(The task): When you reach the line with "Background: an optimization" in the data below, begin printing lines exactly, and stop once the line with "Count of plain" has been printed.

** Opening Material to process block **

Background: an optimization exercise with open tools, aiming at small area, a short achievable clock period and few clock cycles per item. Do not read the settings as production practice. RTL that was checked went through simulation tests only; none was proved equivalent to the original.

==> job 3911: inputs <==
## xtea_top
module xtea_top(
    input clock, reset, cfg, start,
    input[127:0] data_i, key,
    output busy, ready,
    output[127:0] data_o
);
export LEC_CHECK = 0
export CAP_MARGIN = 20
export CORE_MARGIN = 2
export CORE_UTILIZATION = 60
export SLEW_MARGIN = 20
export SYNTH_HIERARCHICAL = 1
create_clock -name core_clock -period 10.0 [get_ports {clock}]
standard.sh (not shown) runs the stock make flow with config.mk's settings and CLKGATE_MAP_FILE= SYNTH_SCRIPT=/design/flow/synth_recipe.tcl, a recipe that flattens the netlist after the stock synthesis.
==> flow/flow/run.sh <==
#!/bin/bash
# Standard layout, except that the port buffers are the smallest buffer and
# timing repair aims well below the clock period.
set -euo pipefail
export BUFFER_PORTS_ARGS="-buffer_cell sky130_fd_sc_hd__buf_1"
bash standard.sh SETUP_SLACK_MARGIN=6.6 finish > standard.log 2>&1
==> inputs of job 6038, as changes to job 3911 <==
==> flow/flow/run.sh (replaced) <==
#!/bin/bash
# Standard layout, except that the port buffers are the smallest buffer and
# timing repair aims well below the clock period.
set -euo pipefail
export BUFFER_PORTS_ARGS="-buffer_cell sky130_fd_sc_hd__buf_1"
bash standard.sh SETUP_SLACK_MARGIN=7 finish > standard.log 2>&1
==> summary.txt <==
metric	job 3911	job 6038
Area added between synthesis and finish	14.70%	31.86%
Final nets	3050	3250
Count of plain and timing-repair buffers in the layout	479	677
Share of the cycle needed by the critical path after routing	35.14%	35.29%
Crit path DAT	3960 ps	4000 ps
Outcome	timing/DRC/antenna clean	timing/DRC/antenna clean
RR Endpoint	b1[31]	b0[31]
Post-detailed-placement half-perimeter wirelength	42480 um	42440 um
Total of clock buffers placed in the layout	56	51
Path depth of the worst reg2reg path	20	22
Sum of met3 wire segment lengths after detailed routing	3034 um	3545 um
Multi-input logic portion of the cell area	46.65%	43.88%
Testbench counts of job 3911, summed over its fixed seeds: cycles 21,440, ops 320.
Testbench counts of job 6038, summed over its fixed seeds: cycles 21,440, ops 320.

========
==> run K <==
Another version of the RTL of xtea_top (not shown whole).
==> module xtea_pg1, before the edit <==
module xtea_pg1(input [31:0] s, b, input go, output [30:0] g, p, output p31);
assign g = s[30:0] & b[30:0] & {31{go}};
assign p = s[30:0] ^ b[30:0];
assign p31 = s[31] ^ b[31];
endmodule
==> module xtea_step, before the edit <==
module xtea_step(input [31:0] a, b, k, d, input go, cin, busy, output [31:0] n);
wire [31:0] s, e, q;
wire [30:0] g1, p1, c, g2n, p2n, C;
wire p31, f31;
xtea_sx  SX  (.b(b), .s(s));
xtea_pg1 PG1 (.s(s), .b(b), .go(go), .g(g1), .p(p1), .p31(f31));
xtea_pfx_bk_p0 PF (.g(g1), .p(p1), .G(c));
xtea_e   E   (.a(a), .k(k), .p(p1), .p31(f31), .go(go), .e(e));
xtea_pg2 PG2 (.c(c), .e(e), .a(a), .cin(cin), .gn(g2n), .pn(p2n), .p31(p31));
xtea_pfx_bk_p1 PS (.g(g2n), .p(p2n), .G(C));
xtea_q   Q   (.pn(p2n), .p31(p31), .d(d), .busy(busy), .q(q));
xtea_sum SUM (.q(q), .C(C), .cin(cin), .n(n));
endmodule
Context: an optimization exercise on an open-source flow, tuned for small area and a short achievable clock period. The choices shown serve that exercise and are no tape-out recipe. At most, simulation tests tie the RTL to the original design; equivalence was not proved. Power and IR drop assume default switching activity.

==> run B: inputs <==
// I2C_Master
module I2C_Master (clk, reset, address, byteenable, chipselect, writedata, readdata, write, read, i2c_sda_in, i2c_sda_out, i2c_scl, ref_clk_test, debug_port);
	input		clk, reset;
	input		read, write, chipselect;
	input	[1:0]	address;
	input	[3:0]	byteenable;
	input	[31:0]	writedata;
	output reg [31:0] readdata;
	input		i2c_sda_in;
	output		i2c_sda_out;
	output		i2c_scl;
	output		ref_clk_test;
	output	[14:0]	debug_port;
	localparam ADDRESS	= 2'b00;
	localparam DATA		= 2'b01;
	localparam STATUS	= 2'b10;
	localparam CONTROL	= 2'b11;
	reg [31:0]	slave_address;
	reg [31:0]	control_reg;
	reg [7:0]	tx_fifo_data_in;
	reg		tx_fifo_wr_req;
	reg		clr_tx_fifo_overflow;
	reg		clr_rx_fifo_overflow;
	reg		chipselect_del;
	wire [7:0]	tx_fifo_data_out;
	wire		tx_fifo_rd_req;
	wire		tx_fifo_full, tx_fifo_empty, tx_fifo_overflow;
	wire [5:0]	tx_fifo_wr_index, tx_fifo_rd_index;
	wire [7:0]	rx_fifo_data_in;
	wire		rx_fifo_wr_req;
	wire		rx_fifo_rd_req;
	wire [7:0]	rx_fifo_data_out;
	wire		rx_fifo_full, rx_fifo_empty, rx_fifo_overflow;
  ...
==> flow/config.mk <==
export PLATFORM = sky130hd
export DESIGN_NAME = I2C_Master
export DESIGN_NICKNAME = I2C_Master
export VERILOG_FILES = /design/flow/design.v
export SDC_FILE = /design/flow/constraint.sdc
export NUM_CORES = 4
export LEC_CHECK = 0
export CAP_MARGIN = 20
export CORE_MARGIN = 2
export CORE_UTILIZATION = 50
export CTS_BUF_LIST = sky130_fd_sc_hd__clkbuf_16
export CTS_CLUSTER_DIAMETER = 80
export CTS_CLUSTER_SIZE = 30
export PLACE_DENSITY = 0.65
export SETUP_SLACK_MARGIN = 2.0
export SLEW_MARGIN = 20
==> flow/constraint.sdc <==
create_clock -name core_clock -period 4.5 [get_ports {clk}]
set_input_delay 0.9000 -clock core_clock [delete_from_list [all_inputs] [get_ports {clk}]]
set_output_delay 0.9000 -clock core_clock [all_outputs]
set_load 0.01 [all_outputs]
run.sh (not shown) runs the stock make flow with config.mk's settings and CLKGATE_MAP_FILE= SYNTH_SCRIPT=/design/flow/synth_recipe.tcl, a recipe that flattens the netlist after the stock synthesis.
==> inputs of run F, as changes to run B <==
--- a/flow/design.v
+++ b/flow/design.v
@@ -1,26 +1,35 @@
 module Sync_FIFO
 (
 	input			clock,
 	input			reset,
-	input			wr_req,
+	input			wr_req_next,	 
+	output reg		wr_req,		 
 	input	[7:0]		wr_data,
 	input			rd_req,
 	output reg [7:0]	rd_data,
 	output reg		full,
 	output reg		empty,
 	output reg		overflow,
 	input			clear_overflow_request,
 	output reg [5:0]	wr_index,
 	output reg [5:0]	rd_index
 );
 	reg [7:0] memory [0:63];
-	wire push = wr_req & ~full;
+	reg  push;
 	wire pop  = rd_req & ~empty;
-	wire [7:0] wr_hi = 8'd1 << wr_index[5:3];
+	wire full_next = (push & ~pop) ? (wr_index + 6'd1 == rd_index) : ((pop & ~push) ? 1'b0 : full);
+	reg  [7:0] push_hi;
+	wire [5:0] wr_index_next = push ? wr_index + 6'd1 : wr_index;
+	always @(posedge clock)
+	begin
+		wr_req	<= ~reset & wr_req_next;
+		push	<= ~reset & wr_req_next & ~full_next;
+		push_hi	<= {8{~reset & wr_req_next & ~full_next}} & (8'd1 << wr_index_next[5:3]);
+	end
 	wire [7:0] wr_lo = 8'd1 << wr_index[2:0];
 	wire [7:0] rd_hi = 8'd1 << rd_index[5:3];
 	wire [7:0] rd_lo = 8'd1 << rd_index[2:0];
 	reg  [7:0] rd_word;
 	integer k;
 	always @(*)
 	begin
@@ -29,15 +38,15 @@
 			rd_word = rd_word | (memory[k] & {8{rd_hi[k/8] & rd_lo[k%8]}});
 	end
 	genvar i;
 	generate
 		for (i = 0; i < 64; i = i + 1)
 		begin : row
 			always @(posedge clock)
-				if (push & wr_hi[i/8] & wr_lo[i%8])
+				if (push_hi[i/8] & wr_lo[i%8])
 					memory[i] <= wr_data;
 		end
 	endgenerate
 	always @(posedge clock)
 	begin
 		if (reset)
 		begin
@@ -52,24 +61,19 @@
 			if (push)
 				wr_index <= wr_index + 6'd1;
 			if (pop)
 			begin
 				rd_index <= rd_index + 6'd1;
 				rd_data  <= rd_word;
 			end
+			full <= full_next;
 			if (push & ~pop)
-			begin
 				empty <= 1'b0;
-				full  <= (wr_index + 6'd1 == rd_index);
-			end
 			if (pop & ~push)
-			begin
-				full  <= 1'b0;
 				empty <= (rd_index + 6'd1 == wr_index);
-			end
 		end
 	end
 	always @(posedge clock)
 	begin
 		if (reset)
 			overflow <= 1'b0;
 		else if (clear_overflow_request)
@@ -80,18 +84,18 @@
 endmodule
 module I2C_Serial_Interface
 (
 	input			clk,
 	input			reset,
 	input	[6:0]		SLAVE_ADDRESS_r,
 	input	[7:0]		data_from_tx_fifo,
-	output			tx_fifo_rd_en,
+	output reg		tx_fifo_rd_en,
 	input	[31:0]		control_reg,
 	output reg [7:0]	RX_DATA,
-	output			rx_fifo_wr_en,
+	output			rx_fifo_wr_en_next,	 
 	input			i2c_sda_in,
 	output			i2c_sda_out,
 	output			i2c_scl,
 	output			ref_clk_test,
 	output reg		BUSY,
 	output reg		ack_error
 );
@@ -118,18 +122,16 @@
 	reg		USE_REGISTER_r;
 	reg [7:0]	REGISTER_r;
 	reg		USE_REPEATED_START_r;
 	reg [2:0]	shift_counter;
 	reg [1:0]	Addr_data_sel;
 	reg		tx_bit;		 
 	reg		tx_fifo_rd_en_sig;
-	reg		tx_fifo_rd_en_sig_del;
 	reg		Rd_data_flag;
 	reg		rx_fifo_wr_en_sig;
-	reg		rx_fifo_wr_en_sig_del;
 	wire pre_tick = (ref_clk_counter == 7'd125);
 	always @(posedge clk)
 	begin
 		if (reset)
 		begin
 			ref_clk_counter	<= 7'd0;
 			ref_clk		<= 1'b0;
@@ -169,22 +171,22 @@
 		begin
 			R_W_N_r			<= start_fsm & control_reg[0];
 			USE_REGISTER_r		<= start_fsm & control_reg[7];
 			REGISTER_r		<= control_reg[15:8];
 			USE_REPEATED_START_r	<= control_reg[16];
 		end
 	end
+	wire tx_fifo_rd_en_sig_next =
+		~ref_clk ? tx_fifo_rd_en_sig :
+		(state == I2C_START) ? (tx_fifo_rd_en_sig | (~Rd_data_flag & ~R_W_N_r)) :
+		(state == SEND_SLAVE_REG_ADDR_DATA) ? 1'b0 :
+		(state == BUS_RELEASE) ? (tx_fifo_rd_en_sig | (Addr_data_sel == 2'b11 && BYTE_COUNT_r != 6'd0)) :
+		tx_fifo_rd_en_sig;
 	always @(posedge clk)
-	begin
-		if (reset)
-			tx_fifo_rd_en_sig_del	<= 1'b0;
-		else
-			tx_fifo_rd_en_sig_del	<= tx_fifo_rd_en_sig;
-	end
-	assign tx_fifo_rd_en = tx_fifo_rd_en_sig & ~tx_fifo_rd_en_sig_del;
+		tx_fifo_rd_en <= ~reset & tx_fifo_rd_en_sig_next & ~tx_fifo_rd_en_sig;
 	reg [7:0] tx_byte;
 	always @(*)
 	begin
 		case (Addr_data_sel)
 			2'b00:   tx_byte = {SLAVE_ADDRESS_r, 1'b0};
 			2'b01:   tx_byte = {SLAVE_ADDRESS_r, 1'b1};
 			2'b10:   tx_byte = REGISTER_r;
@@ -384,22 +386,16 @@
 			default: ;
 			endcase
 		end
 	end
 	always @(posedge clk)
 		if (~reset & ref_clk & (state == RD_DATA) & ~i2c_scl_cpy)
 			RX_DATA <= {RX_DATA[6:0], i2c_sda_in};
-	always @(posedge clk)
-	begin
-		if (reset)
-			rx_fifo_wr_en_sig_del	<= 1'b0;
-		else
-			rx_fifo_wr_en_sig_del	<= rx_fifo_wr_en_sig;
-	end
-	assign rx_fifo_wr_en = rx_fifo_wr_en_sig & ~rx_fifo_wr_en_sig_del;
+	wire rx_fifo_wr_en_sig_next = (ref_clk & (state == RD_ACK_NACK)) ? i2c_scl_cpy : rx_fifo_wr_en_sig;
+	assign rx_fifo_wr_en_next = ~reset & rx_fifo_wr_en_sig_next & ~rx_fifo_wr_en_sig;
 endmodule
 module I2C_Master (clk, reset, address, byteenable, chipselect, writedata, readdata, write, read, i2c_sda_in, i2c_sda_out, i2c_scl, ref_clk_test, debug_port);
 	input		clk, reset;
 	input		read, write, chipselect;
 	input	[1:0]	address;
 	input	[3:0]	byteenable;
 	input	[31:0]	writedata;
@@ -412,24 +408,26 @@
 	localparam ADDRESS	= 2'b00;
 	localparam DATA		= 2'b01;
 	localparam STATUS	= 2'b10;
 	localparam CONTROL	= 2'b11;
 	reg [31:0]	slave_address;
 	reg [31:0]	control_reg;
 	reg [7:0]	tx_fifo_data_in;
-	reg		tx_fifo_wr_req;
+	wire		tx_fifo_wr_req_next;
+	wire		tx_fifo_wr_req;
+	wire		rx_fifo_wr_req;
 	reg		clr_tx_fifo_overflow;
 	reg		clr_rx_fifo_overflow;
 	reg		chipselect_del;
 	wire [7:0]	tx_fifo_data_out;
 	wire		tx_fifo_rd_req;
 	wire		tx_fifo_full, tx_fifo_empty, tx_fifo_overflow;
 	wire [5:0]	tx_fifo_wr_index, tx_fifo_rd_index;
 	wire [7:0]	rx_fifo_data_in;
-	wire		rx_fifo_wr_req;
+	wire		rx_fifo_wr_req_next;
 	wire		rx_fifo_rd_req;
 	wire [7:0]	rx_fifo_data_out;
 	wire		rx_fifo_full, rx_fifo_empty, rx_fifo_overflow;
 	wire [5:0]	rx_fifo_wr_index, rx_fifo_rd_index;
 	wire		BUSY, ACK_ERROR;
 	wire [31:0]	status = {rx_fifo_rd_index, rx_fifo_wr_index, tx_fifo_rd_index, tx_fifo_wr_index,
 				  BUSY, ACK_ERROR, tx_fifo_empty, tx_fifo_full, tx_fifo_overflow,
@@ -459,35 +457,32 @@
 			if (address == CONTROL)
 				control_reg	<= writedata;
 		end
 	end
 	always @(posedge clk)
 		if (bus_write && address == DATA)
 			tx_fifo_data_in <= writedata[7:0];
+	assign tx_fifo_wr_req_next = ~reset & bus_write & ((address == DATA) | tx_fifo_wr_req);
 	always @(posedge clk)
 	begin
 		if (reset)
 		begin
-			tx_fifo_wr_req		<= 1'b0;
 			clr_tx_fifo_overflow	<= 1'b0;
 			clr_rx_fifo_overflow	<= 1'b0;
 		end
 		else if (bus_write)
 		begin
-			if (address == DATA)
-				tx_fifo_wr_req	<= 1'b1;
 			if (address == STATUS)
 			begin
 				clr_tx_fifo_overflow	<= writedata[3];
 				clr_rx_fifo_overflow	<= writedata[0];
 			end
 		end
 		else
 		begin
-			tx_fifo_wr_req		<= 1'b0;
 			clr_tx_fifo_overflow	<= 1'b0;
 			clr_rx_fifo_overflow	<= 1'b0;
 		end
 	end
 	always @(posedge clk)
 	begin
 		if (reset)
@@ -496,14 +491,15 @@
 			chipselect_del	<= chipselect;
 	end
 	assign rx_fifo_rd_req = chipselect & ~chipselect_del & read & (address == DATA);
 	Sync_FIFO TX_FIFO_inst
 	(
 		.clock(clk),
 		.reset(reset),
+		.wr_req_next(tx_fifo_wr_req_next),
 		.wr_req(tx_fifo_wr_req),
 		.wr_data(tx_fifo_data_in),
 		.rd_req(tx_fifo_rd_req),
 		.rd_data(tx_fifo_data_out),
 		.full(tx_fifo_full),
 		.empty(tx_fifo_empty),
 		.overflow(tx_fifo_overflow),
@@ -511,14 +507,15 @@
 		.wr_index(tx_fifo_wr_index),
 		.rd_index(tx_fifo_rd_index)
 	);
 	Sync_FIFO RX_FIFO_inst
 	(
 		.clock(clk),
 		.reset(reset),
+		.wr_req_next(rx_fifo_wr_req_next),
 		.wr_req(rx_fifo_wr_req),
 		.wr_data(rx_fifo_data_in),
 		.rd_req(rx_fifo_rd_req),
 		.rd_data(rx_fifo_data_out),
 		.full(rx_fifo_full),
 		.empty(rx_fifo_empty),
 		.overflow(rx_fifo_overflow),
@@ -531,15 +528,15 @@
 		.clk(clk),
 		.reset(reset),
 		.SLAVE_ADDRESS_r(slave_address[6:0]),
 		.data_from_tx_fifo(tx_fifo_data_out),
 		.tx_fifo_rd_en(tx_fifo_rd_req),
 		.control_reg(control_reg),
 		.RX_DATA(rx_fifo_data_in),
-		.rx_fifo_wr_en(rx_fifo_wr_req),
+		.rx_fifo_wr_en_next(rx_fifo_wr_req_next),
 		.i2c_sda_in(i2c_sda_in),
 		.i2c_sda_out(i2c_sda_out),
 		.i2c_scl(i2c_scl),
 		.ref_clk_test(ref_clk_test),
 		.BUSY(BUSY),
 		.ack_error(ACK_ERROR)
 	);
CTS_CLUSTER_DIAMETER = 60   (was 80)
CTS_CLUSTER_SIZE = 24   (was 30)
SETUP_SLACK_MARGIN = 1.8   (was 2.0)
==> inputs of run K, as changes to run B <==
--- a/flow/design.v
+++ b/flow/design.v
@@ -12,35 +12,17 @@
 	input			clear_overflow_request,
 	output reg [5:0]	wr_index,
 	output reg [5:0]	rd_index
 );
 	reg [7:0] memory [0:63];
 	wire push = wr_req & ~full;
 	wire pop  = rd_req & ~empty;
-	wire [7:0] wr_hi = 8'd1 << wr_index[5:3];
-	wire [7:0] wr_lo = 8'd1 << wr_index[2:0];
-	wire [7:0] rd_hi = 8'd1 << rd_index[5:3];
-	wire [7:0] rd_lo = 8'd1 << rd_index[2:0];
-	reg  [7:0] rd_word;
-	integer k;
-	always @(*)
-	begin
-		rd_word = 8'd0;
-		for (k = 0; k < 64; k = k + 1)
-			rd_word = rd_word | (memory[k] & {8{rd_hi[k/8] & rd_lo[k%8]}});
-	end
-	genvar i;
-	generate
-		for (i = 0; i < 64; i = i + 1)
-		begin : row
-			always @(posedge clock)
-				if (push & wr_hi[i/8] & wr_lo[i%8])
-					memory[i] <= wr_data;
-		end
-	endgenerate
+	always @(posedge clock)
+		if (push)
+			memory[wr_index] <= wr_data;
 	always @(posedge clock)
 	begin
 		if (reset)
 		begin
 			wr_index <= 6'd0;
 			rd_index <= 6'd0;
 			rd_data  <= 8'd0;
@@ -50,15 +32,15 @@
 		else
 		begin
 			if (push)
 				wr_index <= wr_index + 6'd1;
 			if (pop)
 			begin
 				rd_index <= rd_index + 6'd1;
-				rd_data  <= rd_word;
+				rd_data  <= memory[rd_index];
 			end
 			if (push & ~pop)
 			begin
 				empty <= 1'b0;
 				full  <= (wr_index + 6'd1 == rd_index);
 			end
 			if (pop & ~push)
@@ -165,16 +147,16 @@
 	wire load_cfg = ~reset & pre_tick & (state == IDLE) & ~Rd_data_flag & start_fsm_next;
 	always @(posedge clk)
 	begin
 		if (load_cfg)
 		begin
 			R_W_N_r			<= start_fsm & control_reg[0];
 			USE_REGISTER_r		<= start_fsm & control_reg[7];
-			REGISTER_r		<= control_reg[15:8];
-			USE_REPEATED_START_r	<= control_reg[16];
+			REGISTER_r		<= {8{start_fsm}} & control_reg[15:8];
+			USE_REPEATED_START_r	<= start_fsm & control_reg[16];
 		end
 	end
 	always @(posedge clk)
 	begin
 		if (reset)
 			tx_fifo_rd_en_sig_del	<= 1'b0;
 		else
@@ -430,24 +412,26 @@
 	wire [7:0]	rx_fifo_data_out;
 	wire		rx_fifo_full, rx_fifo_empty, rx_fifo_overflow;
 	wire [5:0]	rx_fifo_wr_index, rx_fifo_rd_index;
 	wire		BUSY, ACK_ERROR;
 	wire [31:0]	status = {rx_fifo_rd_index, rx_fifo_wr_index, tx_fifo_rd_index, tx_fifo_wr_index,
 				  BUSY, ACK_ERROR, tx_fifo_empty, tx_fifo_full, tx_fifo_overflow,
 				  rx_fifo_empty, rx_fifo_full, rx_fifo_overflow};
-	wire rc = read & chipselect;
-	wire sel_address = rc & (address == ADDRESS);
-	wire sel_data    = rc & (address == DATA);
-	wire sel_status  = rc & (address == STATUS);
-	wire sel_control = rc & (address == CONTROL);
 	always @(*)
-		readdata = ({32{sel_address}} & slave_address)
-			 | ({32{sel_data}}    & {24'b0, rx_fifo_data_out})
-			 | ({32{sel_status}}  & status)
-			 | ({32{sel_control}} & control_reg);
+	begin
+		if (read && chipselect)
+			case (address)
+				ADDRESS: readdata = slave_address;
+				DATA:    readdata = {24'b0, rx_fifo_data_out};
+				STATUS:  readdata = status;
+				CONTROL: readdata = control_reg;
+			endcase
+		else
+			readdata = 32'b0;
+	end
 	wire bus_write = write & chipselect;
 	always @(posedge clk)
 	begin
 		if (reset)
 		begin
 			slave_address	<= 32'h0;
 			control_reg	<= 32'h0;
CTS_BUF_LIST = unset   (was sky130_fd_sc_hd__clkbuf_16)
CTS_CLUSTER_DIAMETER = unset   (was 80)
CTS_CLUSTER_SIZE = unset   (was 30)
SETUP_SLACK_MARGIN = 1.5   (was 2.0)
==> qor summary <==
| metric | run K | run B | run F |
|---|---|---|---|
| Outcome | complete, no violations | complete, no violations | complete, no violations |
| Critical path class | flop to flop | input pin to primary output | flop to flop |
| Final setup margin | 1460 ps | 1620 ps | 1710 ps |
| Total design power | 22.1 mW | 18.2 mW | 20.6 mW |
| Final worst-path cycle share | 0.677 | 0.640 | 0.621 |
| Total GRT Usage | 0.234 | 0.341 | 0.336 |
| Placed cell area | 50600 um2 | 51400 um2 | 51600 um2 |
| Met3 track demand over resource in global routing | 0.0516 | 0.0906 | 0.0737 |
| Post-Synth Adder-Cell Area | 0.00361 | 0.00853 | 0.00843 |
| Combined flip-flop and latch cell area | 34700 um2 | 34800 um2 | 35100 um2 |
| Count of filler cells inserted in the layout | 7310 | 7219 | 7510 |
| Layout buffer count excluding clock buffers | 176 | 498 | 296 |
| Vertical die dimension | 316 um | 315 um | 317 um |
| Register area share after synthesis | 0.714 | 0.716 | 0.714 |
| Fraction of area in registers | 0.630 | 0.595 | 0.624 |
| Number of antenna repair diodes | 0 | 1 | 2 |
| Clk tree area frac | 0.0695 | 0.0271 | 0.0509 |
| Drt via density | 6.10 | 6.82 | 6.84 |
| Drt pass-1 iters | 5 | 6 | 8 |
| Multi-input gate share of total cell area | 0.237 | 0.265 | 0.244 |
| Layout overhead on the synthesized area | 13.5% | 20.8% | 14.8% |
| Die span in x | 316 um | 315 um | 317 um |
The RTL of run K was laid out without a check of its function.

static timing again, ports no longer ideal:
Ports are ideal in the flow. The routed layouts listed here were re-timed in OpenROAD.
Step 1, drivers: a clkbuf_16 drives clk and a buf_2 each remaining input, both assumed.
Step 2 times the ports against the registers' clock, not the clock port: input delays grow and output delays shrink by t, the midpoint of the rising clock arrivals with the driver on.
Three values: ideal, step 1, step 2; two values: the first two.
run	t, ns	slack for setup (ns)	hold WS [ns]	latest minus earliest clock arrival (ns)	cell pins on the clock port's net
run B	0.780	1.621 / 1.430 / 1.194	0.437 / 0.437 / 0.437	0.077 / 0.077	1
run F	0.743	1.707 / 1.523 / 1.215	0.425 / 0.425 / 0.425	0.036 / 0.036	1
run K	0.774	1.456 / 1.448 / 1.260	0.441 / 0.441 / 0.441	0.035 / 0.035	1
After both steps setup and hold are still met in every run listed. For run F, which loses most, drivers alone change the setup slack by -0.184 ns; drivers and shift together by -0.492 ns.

** Closing Material to process block **
** Opening Material to process block **

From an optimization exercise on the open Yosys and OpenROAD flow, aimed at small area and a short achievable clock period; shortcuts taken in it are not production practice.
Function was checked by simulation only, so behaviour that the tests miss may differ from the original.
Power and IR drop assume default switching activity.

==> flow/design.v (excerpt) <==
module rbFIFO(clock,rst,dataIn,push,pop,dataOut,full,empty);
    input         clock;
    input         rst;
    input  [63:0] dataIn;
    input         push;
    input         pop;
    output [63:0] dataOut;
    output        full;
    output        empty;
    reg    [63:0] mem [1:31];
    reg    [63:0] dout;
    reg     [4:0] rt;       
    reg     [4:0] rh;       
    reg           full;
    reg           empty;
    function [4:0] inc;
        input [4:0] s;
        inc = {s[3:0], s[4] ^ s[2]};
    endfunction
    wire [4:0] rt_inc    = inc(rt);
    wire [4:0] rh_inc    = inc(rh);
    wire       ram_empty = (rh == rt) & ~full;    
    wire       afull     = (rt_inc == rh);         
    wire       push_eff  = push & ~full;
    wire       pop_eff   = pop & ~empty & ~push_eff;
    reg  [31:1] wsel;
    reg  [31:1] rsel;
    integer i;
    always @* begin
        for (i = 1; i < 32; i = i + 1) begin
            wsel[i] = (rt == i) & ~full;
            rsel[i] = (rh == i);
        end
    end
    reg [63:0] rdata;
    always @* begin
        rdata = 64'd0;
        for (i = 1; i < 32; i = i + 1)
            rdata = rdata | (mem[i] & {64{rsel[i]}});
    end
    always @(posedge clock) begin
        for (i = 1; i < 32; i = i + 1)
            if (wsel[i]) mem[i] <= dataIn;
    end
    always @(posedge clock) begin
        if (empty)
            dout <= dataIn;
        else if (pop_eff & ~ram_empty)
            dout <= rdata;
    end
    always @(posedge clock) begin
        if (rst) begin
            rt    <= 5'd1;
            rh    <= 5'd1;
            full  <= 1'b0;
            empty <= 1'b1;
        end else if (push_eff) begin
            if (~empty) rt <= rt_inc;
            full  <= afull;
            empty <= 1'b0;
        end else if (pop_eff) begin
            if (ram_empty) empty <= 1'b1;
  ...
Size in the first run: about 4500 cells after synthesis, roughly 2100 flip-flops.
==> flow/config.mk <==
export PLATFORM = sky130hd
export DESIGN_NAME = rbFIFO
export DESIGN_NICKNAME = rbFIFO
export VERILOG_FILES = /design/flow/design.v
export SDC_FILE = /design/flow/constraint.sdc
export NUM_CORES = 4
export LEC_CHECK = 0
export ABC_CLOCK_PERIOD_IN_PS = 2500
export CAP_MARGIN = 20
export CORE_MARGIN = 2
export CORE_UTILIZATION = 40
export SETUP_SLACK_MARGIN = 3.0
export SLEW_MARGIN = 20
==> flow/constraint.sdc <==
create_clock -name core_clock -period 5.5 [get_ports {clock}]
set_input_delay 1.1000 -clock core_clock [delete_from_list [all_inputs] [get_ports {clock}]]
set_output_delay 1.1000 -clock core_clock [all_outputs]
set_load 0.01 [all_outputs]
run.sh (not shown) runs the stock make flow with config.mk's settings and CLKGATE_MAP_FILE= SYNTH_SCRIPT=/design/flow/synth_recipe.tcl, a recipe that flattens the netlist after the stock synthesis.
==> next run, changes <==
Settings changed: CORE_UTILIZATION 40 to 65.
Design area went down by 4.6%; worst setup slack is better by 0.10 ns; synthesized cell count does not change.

** Closing Material to process block **

(Task response):
Background: an optimization exercise with open tools, aiming at small area, a short achievable clock period and few clock cycles per item. Do not read the settings as production practice. RTL that was checked went through simulation tests only; none was proved equivalent to the original.

==> job 3911: inputs <==
## xtea_top
module xtea_top(
    input clock, reset, cfg, start,
    input[127:0] data_i, key,
    output busy, ready,
    output[127:0] data_o
);
export LEC_CHECK = 0
export CAP_MARGIN = 20
export CORE_MARGIN = 2
export CORE_UTILIZATION = 60
export SLEW_MARGIN = 20
export SYNTH_HIERARCHICAL = 1
create_clock -name core_clock -period 10.0 [get_ports {clock}]
standard.sh (not shown) runs the stock make flow with config.mk's settings and CLKGATE_MAP_FILE= SYNTH_SCRIPT=/design/flow/synth_recipe.tcl, a recipe that flattens the netlist after the stock synthesis.
==> flow/flow/run.sh <==
#!/bin/bash
# Standard layout, except that the port buffers are the smallest buffer and
# timing repair aims well below the clock period.
set -euo pipefail
export BUFFER_PORTS_ARGS="-buffer_cell sky130_fd_sc_hd__buf_1"
bash standard.sh SETUP_SLACK_MARGIN=6.6 finish > standard.log 2>&1
==> inputs of job 6038, as changes to job 3911 <==
==> flow/flow/run.sh (replaced) <==
#!/bin/bash
# Standard layout, except that the port buffers are the smallest buffer and
# timing repair aims well below the clock period.
set -euo pipefail
export BUFFER_PORTS_ARGS="-buffer_cell sky130_fd_sc_hd__buf_1"
bash standard.sh SETUP_SLACK_MARGIN=7 finish > standard.log 2>&1
==> summary.txt <==
metric	job 3911	job 6038
Area added between synthesis and finish	14.70%	31.86%
Final nets	3050	3250
Count of plain and timing-repair buffers in the layout	479	677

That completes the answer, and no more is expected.